Work required
Only the lines from the beginning of the data below through the line that contains "met1 | 0.170 | 1827 | 0.47" should be repeated, exactly as written.

Data for processing
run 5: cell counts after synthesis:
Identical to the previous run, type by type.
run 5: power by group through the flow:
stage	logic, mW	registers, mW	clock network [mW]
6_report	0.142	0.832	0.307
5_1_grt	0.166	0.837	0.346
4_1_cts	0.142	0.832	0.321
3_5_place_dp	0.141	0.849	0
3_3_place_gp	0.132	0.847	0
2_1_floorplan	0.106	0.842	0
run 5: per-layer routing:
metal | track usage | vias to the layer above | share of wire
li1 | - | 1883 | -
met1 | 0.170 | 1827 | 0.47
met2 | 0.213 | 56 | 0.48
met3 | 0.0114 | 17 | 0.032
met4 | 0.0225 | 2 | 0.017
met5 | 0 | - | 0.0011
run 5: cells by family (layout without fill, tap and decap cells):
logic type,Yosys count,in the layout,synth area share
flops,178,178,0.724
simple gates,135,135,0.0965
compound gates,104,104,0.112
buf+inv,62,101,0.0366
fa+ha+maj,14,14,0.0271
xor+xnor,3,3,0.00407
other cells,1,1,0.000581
This design comes from an exercise in tuning for small area on the open sky130 flow, not from production work. Only simulation tests tie the RTL to the original design; equivalence was not proved. Power figures rest on the tool's default switching activity, not on a simulated workload.

## REG_32
module REG_32 (
    input clk,
    input rst,
    input read_en,
    input write_en,
    input [3:0] addr,
    input [31:0] write_data,
    output reg [31:0] read_data
);
    reg  [511:0] mem;
    wire [511:0] mem_nxt;
    wire [15:0] dec  = 16'd1 << addr;
    wire        wr   = write_en & ~read_en & ~rst;
    wire        rd   = read_en & ~rst;
    wire [15:0] we   = dec & {16{wr}};
    wire [15:0] we_n = ~we;
    wire [15:0] sel  = dec & {16{rd}};
    wire        hold = ~read_en & ~rst;
    wire [31:0] nxt;
    genvar r, b, g;
    generate
        for (r = 0; r < 16; r = r + 1) begin : row
            for (b = 0; b < 32; b = b + 1) begin : col
                rf_ao22 u_cell (
                    .a1(we[r]),   .a2(write_data[b]),
                    .b1(we_n[r]), .b2(mem[32*r + b]),
                    .y(mem_nxt[32*r + b])
                );
            end
        end
        for (b = 0; b < 32; b = b + 1) begin : rd_mux
            wire [4:0] n;
            wire       t;
            for (g = 0; g < 5; g = g + 1) begin : grp
                rf_aoi222 u (
  ...
Size: roughly 1,400 cells after synthesis, ~540 flip-flops.
make LEC_CHECK=0 CAP_MARGIN=20 CORE_MARGIN=2 CORE_UTILIZATION=65 CTS_BUF_LIST=sky130_fd_sc_hd__clkbuf_8 CTS_CLUSTER_DIAMETER=50 CTS_CLUSTER_SIZE=16 SLEW_MARGIN=20 SYNTH_HIERARCHICAL=1 finish   # period 4.0 ns
run.sh (not shown) runs the stock make flow with config.mk's settings and CLKGATE_MAP_FILE= SYNTH_SCRIPT=/design/flow/synth_recipe.tcl, a recipe that flattens the netlist after the stock synthesis.
The baseline passed the timing, DRC and antenna checks.
Then changed:
==> flow/flow/run.sh (new file) <==
#!/bin/bash
# Standard layout, with two changes to how it is made:
#  - each port gets a buf_1 as its port buffer (buffer_ports picks a
#    clkdlybuf4s50_1 otherwise);
#  - clock tree: clkbuf_4 sink clusters, no dummy loads.
set -euo pipefail
export BUFFER_PORTS_ARGS="-buffer_cell sky130_fd_sc_hd__buf_1"
export CTS_ARGS="-sink_clustering_enable -repair_clock_nets -dont_use_dummy_load -buf_list sky130_fd_sc_hd__clkbuf_4 -sink_clustering_size 10 -sink_clustering_max_diameter 40"
bash standard.sh > standard_flow.log 2>&1
==> flow/standard.sh (new file) <==
#!/bin/bash
# synth_recipe.tcl (not shown) runs the flow's synth.tcl, then flattens the netlist and writes it again
# the make line also repeats each setting of config.mk as NAME=value (left out here)
make -C /OpenROAD-flow-scripts/flow DESIGN_CONFIG=/design/flow/config.mk WORK_HOME=/design/flow/orfs CLKGATE_MAP_FILE= SYNTH_SCRIPT=/design/flow/synth_recipe.tcl "${@:-finish}"
- CORE_UTILIZATION: 65 -> 75
- CTS_BUF_LIST: sky130_fd_sc_hd__clkbuf_8 -> not set
- CTS_CLUSTER_DIAMETER: 50 -> not set
- CTS_CLUSTER_SIZE: 16 -> not set
removed: flow/run.sh
=> Clock power is lower by a quarter to a third. Non-clock buffer count is lower by 1. Cell count is lower by a few percent. Worst hold slack is worse by 0.010 ns.
Then changed:
==> flow/flow/run.sh (replaced) <==
#!/bin/bash
# Standard layout, with two changes to how it is made:
#  - each port gets a buf_1 as its port buffer (buffer_ports picks a
#    clkdlybuf4s50_1 otherwise);
#  - clock tree: clkbuf_8 sink clusters, no dummy loads.
set -euo pipefail
export BUFFER_PORTS_ARGS="-buffer_cell sky130_fd_sc_hd__buf_1"
export CTS_ARGS="-sink_clustering_enable -repair_clock_nets -dont_use_dummy_load -buf_list sky130_fd_sc_hd__clkbuf_8 -sink_clustering_size 16 -sink_clustering_max_diameter 50"
bash standard.sh > standard_flow.log 2>&1
- CAP_MARGIN: 20 -> 0
- CORE_UTILIZATION: 75 -> 65
- SLEW_MARGIN: 20 -> 0
The changed run passed the timing, DRC and antenna checks.
Setup slack gets worse by 0.19 ns.
Design area climbs by 1.2%.
Routed wire length drops by 4.2%.
First-iteration DRC count went down by 20%.
Combinational power decreases by about 2%.
Clock skew decreases by 0.0041 ns.
Total power increases by 2.2%.
Then changed:
==> flow/run.sh (new file) <==
#!/bin/bash
# synth_recipe.tcl (not shown) runs the flow's synth.tcl, then flattens the netlist and writes it again
# the make line also repeats each setting of config.mk as NAME=value (left out here)
make -C /OpenROAD-flow-scripts/flow DESIGN_CONFIG=/design/flow/config.mk WORK_HOME=/design/flow/orfs CLKGATE_MAP_FILE= SYNTH_SCRIPT=/design/flow/synth_recipe.tcl finish
- CAP_MARGIN: 0 -> 20
- CTS_BUF_LIST: not set -> sky130_fd_sc_hd__clkbuf_16
- CTS_CLUSTER_DIAMETER: not set -> 60
- CTS_CLUSTER_SIZE: not set -> 30
- SLEW_MARGIN: 0 -> 20
removed: flow/flow/run.sh
removed: flow/standard.sh
The new run passed the timing, DRC and antenna checks.
Maximum frequency falls by 8.2%.
Worst setup slack got worse by 0.24 ns.
Power grows by 12%.
Cell count grows by 0.67%.
Routed wire length climbs by 4.1%.
Design area went up by 4.6%.
Then changed:
==> flow/flow/run.sh (new file) <==
#!/bin/bash
# Standard layout, with two changes to how it is made:
#  - each port gets a buf_1 as its port buffer (buffer_ports picks a
#    clkdlybuf4s50_1 otherwise);
#  - clock tree: clkbuf_8 sink clusters, no dummy loads.
set -euo pipefail
export BUFFER_PORTS_ARGS="-buffer_cell sky130_fd_sc_hd__buf_1"
export CTS_ARGS="-sink_clustering_enable -repair_clock_nets -dont_use_dummy_load -buf_list sky130_fd_sc_hd__clkbuf_8 -sink_clustering_size 16 -sink_clustering_max_diameter 50"
bash standard.sh > standard_flow.log 2>&1
==> flow/standard.sh (new file) <==
#!/bin/bash
# synth_recipe.tcl (not shown) runs the flow's synth.tcl, then flattens the netlist and writes it again
# the make line also repeats each setting of config.mk as NAME=value (left out here)
make -C /OpenROAD-flow-scripts/flow DESIGN_CONFIG=/design/flow/config.mk WORK_HOME=/design/flow/orfs CLKGATE_MAP_FILE= SYNTH_SCRIPT=/design/flow/synth_recipe.tcl "${@:-finish}"
- CTS_BUF_LIST: sky130_fd_sc_hd__clkbuf_16 -> not set
- CTS_CLUSTER_DIAMETER: 60 -> not set
- CTS_CLUSTER_SIZE: 30 -> not set
removed: flow/run.sh
- The changed run went through all stages and came out clean
- via count shrinks by about 0.7%
- wire length came out lower by about 4%
- synthesized area does not change
- worst setup slack gets better by 0.24 ns
- hold slack hardly moves
- cell area fell by 4.4%
- die area does not change
- global-route usage decreases by 1.5 points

Result of this exercise
run 5: cell counts after synthesis:
Identical to the previous run, type by type.
run 5: power by group through the flow:
stage	logic, mW	registers, mW	clock network [mW]
6_report	0.142	0.832	0.307
5_1_grt	0.166	0.837	0.346
4_1_cts	0.142	0.832	0.321
3_5_place_dp	0.141	0.849	0
3_3_place_gp	0.132	0.847	0
2_1_floorplan	0.106	0.842	0
run 5: per-layer routing:
metal | track usage | vias to the layer above | share of wire
li1 | - | 1883 | -
met1 | 0.170 | 1827 | 0.47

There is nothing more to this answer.